• **EXERCISE PROMPT**:
Gather from the material every line that contains the string "phase".

• **THE DATA**:
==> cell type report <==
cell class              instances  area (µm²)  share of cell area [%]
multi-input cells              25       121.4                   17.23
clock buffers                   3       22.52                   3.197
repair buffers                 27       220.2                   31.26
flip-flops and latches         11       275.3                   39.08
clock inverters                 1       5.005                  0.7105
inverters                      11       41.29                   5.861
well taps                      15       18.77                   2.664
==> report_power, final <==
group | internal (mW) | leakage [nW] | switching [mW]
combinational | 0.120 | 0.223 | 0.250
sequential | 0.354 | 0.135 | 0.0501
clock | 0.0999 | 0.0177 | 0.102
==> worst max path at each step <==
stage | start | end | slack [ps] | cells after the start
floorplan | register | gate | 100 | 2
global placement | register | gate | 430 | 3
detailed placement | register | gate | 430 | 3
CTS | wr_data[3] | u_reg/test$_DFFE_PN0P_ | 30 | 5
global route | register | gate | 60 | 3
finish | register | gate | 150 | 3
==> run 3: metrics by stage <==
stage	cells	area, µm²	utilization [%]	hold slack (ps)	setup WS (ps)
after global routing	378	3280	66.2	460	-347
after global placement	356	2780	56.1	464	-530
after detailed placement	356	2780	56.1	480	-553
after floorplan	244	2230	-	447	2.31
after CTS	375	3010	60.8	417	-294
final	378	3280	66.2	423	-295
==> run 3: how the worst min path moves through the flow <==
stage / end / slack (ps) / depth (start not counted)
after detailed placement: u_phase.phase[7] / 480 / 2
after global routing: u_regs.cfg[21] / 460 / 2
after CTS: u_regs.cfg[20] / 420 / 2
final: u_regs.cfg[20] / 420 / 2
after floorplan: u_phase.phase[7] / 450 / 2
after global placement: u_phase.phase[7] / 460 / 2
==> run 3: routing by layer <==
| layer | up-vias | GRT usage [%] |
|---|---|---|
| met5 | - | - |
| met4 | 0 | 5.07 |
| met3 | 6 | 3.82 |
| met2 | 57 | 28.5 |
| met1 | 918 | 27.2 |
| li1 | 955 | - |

--

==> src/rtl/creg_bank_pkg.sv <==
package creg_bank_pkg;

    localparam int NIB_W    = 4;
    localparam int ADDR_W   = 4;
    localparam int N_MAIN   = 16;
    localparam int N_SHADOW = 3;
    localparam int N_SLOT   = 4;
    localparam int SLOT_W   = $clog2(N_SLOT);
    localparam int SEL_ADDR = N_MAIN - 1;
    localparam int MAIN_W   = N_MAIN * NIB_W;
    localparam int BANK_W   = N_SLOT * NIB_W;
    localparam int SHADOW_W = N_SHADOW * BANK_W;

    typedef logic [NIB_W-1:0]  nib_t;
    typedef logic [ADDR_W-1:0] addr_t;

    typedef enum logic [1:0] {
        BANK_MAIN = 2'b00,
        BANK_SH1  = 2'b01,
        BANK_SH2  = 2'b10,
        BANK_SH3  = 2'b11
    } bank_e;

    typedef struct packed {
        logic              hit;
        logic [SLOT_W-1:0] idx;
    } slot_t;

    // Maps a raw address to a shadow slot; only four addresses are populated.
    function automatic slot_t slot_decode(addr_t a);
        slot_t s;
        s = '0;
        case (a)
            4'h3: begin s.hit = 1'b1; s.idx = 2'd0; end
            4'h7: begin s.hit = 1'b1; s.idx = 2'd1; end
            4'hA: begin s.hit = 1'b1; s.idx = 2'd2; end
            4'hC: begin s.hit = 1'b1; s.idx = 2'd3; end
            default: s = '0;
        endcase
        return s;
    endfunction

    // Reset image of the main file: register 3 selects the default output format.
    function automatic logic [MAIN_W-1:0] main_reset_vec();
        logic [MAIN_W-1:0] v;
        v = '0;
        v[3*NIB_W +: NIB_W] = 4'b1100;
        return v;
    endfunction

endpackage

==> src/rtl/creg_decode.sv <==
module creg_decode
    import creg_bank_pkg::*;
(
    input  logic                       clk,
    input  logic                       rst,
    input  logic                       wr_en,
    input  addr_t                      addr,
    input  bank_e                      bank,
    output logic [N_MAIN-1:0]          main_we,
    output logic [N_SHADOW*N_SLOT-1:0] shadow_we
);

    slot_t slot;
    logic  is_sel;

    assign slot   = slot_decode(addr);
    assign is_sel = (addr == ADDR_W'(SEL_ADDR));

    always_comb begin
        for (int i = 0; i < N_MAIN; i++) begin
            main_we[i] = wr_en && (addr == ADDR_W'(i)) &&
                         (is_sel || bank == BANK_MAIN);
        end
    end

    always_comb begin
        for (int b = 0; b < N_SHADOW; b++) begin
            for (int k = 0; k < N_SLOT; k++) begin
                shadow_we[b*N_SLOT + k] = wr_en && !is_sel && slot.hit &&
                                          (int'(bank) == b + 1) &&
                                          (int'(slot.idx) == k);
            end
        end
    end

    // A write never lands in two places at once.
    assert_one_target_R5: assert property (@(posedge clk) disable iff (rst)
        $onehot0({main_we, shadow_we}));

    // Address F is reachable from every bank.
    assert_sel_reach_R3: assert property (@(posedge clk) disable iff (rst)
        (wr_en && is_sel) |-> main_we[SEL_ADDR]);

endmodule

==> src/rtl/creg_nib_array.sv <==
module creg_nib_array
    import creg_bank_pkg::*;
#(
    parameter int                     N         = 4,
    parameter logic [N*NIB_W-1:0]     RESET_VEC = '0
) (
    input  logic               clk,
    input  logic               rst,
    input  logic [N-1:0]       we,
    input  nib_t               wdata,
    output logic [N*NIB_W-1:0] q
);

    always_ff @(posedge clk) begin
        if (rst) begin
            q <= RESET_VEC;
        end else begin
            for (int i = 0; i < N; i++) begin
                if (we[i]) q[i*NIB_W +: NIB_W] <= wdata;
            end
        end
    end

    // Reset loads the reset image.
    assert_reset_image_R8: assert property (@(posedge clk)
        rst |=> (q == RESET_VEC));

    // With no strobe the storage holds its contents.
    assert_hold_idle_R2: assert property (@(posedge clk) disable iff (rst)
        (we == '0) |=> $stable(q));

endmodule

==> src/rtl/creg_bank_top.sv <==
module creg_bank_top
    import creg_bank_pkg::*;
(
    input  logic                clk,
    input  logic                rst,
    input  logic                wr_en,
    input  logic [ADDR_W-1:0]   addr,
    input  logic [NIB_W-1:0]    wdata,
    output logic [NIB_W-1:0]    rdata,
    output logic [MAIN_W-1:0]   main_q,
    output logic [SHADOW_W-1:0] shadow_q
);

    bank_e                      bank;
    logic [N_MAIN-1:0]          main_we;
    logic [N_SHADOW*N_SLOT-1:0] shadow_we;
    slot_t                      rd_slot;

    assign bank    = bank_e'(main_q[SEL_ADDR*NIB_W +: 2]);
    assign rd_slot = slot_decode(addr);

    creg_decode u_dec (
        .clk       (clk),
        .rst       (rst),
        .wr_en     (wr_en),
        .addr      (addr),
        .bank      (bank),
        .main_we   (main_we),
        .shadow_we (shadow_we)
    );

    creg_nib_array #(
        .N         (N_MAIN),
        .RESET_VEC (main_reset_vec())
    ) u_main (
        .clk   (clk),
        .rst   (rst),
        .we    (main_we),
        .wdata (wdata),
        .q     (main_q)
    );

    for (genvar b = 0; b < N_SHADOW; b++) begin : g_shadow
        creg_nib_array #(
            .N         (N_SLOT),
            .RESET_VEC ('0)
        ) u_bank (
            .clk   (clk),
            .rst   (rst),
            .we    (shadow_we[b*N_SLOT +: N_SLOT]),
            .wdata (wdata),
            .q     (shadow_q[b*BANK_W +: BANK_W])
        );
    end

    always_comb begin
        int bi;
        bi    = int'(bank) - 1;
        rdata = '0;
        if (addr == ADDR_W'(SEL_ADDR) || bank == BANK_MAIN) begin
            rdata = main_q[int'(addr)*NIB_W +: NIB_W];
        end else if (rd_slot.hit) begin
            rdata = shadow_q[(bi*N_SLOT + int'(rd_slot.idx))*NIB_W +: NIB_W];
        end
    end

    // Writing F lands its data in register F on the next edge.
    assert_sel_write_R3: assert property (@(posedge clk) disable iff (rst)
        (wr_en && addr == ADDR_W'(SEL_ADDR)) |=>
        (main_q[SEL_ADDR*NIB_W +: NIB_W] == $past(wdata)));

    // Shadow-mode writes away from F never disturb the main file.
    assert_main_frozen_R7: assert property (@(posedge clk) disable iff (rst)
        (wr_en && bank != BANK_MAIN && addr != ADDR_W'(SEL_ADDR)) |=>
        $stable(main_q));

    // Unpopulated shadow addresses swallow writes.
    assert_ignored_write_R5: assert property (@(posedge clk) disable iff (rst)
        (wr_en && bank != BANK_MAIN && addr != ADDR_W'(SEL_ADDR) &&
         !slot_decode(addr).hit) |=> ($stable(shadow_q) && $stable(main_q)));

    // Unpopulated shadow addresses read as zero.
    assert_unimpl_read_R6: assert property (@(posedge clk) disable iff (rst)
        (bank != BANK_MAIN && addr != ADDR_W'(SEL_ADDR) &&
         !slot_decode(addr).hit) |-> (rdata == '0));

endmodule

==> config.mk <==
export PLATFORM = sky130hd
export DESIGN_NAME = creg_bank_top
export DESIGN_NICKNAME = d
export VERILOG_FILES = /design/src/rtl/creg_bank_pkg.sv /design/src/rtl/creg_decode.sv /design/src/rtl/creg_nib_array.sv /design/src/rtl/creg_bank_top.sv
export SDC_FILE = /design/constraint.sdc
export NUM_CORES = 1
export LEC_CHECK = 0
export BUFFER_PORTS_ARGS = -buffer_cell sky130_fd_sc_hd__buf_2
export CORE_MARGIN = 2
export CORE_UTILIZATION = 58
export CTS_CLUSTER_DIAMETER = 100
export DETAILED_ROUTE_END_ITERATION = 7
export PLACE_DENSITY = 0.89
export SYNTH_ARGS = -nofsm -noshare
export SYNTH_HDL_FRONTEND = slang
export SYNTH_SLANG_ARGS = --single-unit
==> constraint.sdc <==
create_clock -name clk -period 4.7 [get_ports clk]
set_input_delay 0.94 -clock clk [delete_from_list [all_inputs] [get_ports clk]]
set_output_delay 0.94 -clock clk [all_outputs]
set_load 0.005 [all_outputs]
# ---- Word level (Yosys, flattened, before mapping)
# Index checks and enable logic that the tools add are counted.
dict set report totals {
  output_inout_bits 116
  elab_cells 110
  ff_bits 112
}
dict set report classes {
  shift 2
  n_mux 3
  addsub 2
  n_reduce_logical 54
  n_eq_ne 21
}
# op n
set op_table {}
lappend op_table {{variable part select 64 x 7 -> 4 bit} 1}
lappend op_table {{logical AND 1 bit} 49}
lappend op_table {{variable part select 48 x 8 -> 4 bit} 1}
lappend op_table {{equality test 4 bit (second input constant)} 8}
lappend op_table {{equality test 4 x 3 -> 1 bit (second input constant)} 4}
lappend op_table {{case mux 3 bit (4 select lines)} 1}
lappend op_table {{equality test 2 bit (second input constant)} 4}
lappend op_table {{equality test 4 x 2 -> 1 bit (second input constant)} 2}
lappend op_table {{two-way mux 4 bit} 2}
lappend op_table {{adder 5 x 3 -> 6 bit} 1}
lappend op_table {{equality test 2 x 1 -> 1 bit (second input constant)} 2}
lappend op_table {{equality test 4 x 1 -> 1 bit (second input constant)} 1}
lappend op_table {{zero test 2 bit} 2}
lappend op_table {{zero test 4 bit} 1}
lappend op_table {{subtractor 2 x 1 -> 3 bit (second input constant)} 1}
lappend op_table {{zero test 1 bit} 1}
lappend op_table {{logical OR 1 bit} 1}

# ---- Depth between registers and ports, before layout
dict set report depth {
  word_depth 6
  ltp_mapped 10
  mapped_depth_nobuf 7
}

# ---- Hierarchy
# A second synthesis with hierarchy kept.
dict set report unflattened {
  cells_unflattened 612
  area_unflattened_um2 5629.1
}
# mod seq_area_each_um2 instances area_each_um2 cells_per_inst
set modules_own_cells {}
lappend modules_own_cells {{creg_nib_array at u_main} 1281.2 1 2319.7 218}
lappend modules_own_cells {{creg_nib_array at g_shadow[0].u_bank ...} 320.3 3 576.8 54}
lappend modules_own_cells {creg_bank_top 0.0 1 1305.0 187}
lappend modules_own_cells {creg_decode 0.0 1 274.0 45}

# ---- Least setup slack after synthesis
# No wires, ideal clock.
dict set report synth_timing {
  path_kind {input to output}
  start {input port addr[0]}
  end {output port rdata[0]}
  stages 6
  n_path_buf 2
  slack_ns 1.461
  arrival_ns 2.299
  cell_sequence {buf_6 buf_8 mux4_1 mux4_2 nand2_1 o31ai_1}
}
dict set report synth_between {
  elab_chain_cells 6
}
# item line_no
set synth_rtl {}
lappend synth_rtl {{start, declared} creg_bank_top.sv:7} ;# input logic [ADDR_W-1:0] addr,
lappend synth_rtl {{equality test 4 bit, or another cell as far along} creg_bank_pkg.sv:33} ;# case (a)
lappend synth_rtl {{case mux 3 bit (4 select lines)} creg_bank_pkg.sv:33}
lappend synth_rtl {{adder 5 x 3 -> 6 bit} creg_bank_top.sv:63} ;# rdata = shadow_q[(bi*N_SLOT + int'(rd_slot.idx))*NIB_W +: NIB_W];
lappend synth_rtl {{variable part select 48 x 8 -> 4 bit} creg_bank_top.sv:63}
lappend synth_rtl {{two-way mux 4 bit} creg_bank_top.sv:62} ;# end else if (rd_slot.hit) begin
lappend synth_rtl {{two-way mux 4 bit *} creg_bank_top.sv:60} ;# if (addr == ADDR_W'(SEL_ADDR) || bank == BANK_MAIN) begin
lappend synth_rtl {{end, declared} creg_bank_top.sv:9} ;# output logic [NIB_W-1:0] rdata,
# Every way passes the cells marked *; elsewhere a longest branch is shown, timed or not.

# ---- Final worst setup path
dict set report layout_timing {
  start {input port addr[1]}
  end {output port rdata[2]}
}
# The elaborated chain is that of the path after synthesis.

• **WRITTEN SOLUTION**:
after detailed placement: u_phase.phase[7] / 480 / 2
after floorplan: u_phase.phase[7] / 450 / 2
after global placement: u_phase.phase[7] / 460 / 2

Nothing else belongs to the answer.